Driess Saddiki

Personal information
- Date of birth: 9 August 1996 (age 29)
- Place of birth: Venlo, Netherlands
- Height: 1.79 m (5 ft 10 in)
- Position: Midfielder

Team information
- Current team: VVV-Venlo
- Number: 17

Youth career
- TSC '04
- SC Irene
- 2014–2015: Fortuna Sittard

Senior career*
- Years: Team / Apps / (Gls)
- 2015–2018: Fortuna Sittard / 79 / (2)
- 2018–2022: Willem II / 93 / (3)
- 2022–2023: Umm Salal / 5 / (0)
- 2023: Abha / 15 / (0)
- 2023–2025: Kasımpaşa / 9 / (0)
- 2025–: VVV-Venlo / 32 / (0)

= Driess Saddiki =

Footballer (born 1996)

Driess Saddiki (born 9 August 1996) is a professional footballer who plays as a midfielder for club VVV-Venlo. Born in the Netherlands, Saddiki is of Moroccan descent.

==Club career==
Saddiki made his professional debut in the Eerste Divisie for Fortuna Sittard on 8 May 2015 in a game against RKC Waalwijk, replacing Donny de Groot in the 71st minute. On 16 May 2018, he signed a three-year contract with Eredivisie club Willem II.
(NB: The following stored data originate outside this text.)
[src/hw/rtl/mcpc_pkg.sv]
// Package: types, constants and tables shared by the coin exchange block.
`default_nettype none
package mcpc_pkg;

	localparam int MAX_PAY_UNITS = 200;
	localparam int NUM_DENOMS    = 6;
	localparam int ADDR_W        = $clog2(MAX_PAY_UNITS + 1);
	localparam int WB_W          = $clog2(MAX_PAY_UNITS + 2);
	localparam int CMP_W         = (ADDR_W > 8) ? ADDR_W : 8;
	localparam int SUM_W         = ((WB_W > 8) ? WB_W : 8) + 1;
	localparam int DEN_W         = 6;
	localparam int OUT_W         = 9;
	localparam int OUT_MAX       = 511;
	localparam logic [WB_W-1:0] WB_INF = '1;

	typedef struct packed {
		logic [7:0] count_5c;
		logic [7:0] count_10c;
		logic [7:0] count_20c;
		logic [7:0] count_50c;
		logic [7:0] count_100c;
		logic [7:0] count_200c;
		logic [7:0] target_units;
	} req_t;

	typedef struct packed {
		logic [OUT_W-1:0] coins_exchanged;
		logic             feasible;
	} rsp_t;

	typedef struct packed {
		logic idle;
		logic done;
	} eng_stat_t;

	typedef enum logic [2:0] {
		ST_IDLE,
		ST_CLEAR,
		ST_PLAN,
		ST_SWEEP,
		ST_DRAIN,
		ST_SEARCH,
		ST_SDRAIN,
		ST_DONE
	} eng_state_t;

	typedef logic [7:0] chg_tab_t [0:MAX_PAY_UNITS];

	// denomination value in 5-cent units
	function automatic logic [DEN_W-1:0] denom_units(input logic [2:0] d);
		logic [DEN_W-1:0] u;
		unique case (d)
			3'd0:    u = DEN_W'(1);
			3'd1:    u = DEN_W'(2);
			3'd2:    u = DEN_W'(4);
			3'd3:    u = DEN_W'(10);
			3'd4:    u = DEN_W'(20);
			3'd5:    u = DEN_W'(40);
			default: u = DEN_W'(1);
		endcase
		return u;
	endfunction

	// most coins of a denomination that can fit in the largest amount
	function automatic logic [ADDR_W-1:0] useful_count(input logic [2:0] d);
		logic [ADDR_W-1:0] n;
		unique case (d)
			3'd0:    n = ADDR_W'(MAX_PAY_UNITS / 1);
			3'd1:    n = ADDR_W'(MAX_PAY_UNITS / 2);
			3'd2:    n = ADDR_W'(MAX_PAY_UNITS / 4);
			3'd3:    n = ADDR_W'(MAX_PAY_UNITS / 10);
			3'd4:    n = ADDR_W'(MAX_PAY_UNITS / 20);
			3'd5:    n = ADDR_W'(MAX_PAY_UNITS / 40);
			default: n = '0;
		endcase
		return n;
	endfunction

	function automatic logic [7:0] count_sel(input req_t r, input logic [2:0] d);
		logic [7:0] c;
		unique case (d)
			3'd0:    c = r.count_5c;
			3'd1:    c = r.count_10c;
			3'd2:    c = r.count_20c;
			3'd3:    c = r.count_50c;
			3'd4:    c = r.count_100c;
			3'd5:    c = r.count_200c;
			default: c = '0;
		endcase
		return c;
	endfunction

	// fewest coins for each change amount, unlimited supply
	function automatic chg_tab_t build_change_tab();
		chg_tab_t t;
		int       best;
		int       c;
		int       u;
		t[0] = 8'd0;
		for (int a = 1; a <= MAX_PAY_UNITS; a++) begin
			best = 65535;
			for (int d = 0; d < NUM_DENOMS; d++) begin
				u = int'(denom_units(3'(d)));
				if (a >= u) begin
					c = int'(t[a-u]) + 1;
					if (c < best) best = c;
				end
			end
			t[a] = (best > 255) ? 8'd255 : 8'(best);
		end
		return t;
	endfunction

	localparam chg_tab_t CHANGE_TAB = build_change_tab();

endpackage
`default_nettype wire

[src/hw/rtl/mcpc_engine.sv]
// Sequencer, wallet table memory and shared add/compare unit.
`default_nettype none
module mcpc_engine (
	input  wire                   clk,
	input  wire                   arst_n,
	input  wire                   start,
	input  mcpc_pkg::req_t        req,
	input  wire                   take,
	output mcpc_pkg::eng_stat_t   stat,
	output mcpc_pkg::rsp_t        rsp
);
	import mcpc_pkg::*;

	eng_state_t state_q, state_d;

	req_t               req_q;
	logic [2:0]         d_q, d_d;
	logic [ADDR_W-1:0]  rem_q, rem_d;
	logic [ADDR_W:0]    k_q, k_d;
	logic [DEN_W-1:0]   u_q, u_d;
	logic [ADDR_W-1:0]  w_q, w_d;
	logic [ADDR_W-1:0]  c_q, c_d;
	logic [ADDR_W-1:0]  addr_q, addr_d;
	logic               vld_s1, vld_d;
	logic [ADDR_W-1:0]  waddr_s1, waddr_d;
	logic [7:0]         chg_s1, chg_d;
	logic [SUM_W-1:0]   best_q, best_d;
	logic               found_q, found_d;

	logic [WB_W-1:0]    mem [0:MAX_PAY_UNITS];
	logic [WB_W-1:0]    rd0_q, rd1_q;
	logic [ADDR_W-1:0]  raddr0, raddr1, waddr;
	logic [WB_W-1:0]    wdata;
	logic               we;

	logic [CMP_W-1:0]   cnt_x, use_x, tgt_x;
	logic [ADDR_W-1:0]  tgt_a;
	logic [ADDR_W-1:0]  chunk;
	logic [ADDR_W+DEN_W-1:0] prod;

	logic               search_mode;
	logic [SUM_W-1:0]   op_a, op_b, op_ref, sum;
	logic               lt;

	assign cnt_x = CMP_W'(count_sel(req_q, d_q));
	assign use_x = CMP_W'(useful_count(d_q));
	assign tgt_x = CMP_W'(req_q.target_units);
	assign tgt_a = tgt_x[ADDR_W-1:0];
	assign chunk = (k_q > (ADDR_W+1)'(rem_q)) ? rem_q : k_q[ADDR_W-1:0];
	assign prod  = chunk * u_q;

	// shared add/compare: relax step in sweeps, running minimum in search
	assign search_mode = (state_q == ST_SEARCH) || (state_q == ST_SDRAIN);
	always_comb begin
		if (search_mode) begin
			op_a   = SUM_W'(rd0_q);
			op_b   = SUM_W'(chg_s1);
			op_ref = best_q;
		end else begin
			op_a   = SUM_W'(rd1_q);
			op_b   = SUM_W'(c_q);
			op_ref = SUM_W'(rd0_q);
		end
	end
	assign sum = op_a + op_b;
	assign lt  = sum < op_ref;

	always_comb begin
		state_d = state_q;
		d_d     = d_q;
		rem_d   = rem_q;
		k_d     = k_q;
		u_d     = u_q;
		w_d     = w_q;
		c_d     = c_q;
		addr_d  = addr_q;
		vld_d   = 1'b0;
		waddr_d = addr_q;
		chg_d   = CHANGE_TAB[addr_q - tgt_a];
		best_d  = best_q;
		found_d = found_q;
		raddr0  = addr_q;
		raddr1  = addr_q - w_q;
		we      = 1'b0;
		waddr   = waddr_s1;
		wdata   = sum[WB_W-1:0];

		if (vld_s1) begin
			if (search_mode) begin
				if (rd0_q != WB_INF && (!found_q || lt)) begin
					best_d  = sum;
					found_d = 1'b1;
				end
			end else begin
				we = (rd1_q != WB_INF) && lt;
			end
		end

		unique case (state_q)
			ST_IDLE: begin
				if (start) begin
					state_d = ST_CLEAR;
					addr_d  = '0;
					found_d = 1'b0;
					best_d  = '0;
					d_d     = '0;
					rem_d   = '0;
				end
			end
			ST_CLEAR: begin
				we     = 1'b1;
				waddr  = addr_q;
				wdata  = (addr_q == '0) ? '0 : WB_INF;
				addr_d = addr_q + 1'b1;
				if (addr_q == ADDR_W'(MAX_PAY_UNITS)) state_d = ST_PLAN;
			end
			ST_PLAN: begin
				if (rem_q == '0) begin
					if (d_q == 3'(NUM_DENOMS)) begin
						if (tgt_x > CMP_W'(MAX_PAY_UNITS)) begin
							state_d = ST_DONE;
						end else begin
							state_d = ST_SEARCH;
							addr_d  = tgt_a;
						end
					end else begin
						rem_d = (cnt_x > use_x) ? use_x[ADDR_W-1:0] : cnt_x[ADDR_W-1:0];
						u_d   = denom_units(d_q);
						k_d   = (ADDR_W+1)'(1);
						d_d   = d_q + 1'b1;
					end
				end else begin
					w_d     = prod[ADDR_W-1:0];
					c_d     = chunk;
					rem_d   = rem_q - chunk;
					k_d     = {k_q[ADDR_W-1:0], 1'b0};
					addr_d  = ADDR_W'(MAX_PAY_UNITS);
					state_d = ST_SWEEP;
				end
			end
			ST_SWEEP: begin
				vld_d  = 1'b1;
				addr_d = addr_q - 1'b1;
				if (addr_q == w_q) state_d = ST_DRAIN;
			end
			ST_DRAIN: begin
				state_d = ST_PLAN;
			end
			ST_SEARCH: begin
				vld_d  = 1'b1;
				addr_d = addr_q + 1'b1;
				if (addr_q == ADDR_W'(MAX_PAY_UNITS)) state_d = ST_SDRAIN;
			end
			ST_SDRAIN: begin
				state_d = ST_DONE;
			end
			ST_DONE: begin
				if (take) state_d = ST_IDLE;
			end
			default: state_d = ST_IDLE;
		endcase
	end

	always_ff @(posedge clk or negedge arst_n) begin
		if (!arst_n) begin
			state_q <= ST_IDLE;
			vld_s1  <= 1'b0;
			found_q <= 1'b0;
			best_q  <= '0;
			d_q     <= '0;
			rem_q   <= '0;
			k_q     <= '0;
			addr_q  <= '0;
		end else begin
			state_q <= state_d;
			vld_s1  <= vld_d;
			found_q <= found_d;
			best_q  <= best_d;
			d_q     <= d_d;
			rem_q   <= rem_d;
			k_q     <= k_d;
			addr_q  <= addr_d;
		end
	end

	always_ff @(posedge clk) begin
		if (state_q == ST_IDLE && start) req_q <= req;
		u_q      <= u_d;
		w_q      <= w_d;
		c_q      <= c_d;
		waddr_s1 <= waddr_d;
		chg_s1   <= chg_d;
	end

	// wallet table: one write port, two registered read ports
	always_ff @(posedge clk) begin
		if (we) mem[waddr] <= wdata;
		rd0_q <= mem[raddr0];
		rd1_q <= mem[raddr1];
	end

	assign stat.idle = (state_q == ST_IDLE);
	assign stat.done = (state_q == ST_DONE);
	assign rsp.feasible = found_q;
	assign rsp.coins_exchanged = !found_q ? '0 :
		(best_q > SUM_W'(OUT_MAX)) ? OUT_W'(OUT_MAX) : best_q[OUT_W-1:0];

endmodule
`default_nettype wire

[src/hw/rtl/min_coins_pay_and_change.sv]
// Each request first clears the 201-entry wallet table. Each coin count, capped at its
// useful limit, is split into doubling chunks starting at one coin, the last one taking the rest;
// each chunk is one downward sweep of the table, from the top entry down to the chunk's total value,
// through the shared add/compare unit. A search from the target upward follows; a higher target shortens it.
// Throughput: one request at a time; req_ready is low from accept until the result
// moves into the output register. Reset clears all control state; no clearing pass.
`default_nettype none
module min_coins_pay_and_change (
	input  wire               clk,
	input  wire               arst_n,
	input  wire               req_valid,
	output logic              req_ready,
	input  mcpc_pkg::req_t    req,
	output logic              rsp_valid,
	input  wire               rsp_ready,
	output mcpc_pkg::rsp_t    rsp
);
	import mcpc_pkg::*;

	eng_stat_t stat;
	rsp_t      eng_rsp;
	rsp_t      rsp_q;
	logic      rsp_valid_q;
	logic      take;

	assign req_ready = stat.idle;
	assign take      = stat.done && (!rsp_valid_q || rsp_ready);

	mcpc_engine u_engine (
		.clk    (clk),
		.arst_n (arst_n),
		.start  (req_valid && req_ready),
		.req    (req),
		.take   (take),
		.stat   (stat),
		.rsp    (eng_rsp)
	);

	always_ff @(posedge clk or negedge arst_n) begin
		if (!arst_n) begin
			rsp_valid_q <= 1'b0;
		end else if (take) begin
			rsp_valid_q <= 1'b1;
		end else if (rsp_ready) begin
			rsp_valid_q <= 1'b0;
		end
	end

	always_ff @(posedge clk) begin
		if (take) rsp_q <= eng_rsp;
	end

	assign rsp_valid = rsp_valid_q;
	assign rsp       = rsp_q;

endmodule
`default_nettype wire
On 27 June 2022, Willem II announced Saddiki's transfer to Umm Salal in Qatar.

On 6 February 2023, Saddiki joined Saudi Arabian club Abha.

On 23 August 2023, Saddiki signed with Turkish Süper Lig club Kasımpaşa. He was not included in the team's Süper Lig squad for the 2024–25 campaign.

On 12 March 2025, Saddiki joined Eerste Divisie club VVV-Venlo on a short-term contract until the end of the season, with the option to extend.

==Personal life==
Born in the Netherlands, Saddiki is of Moroccan descent.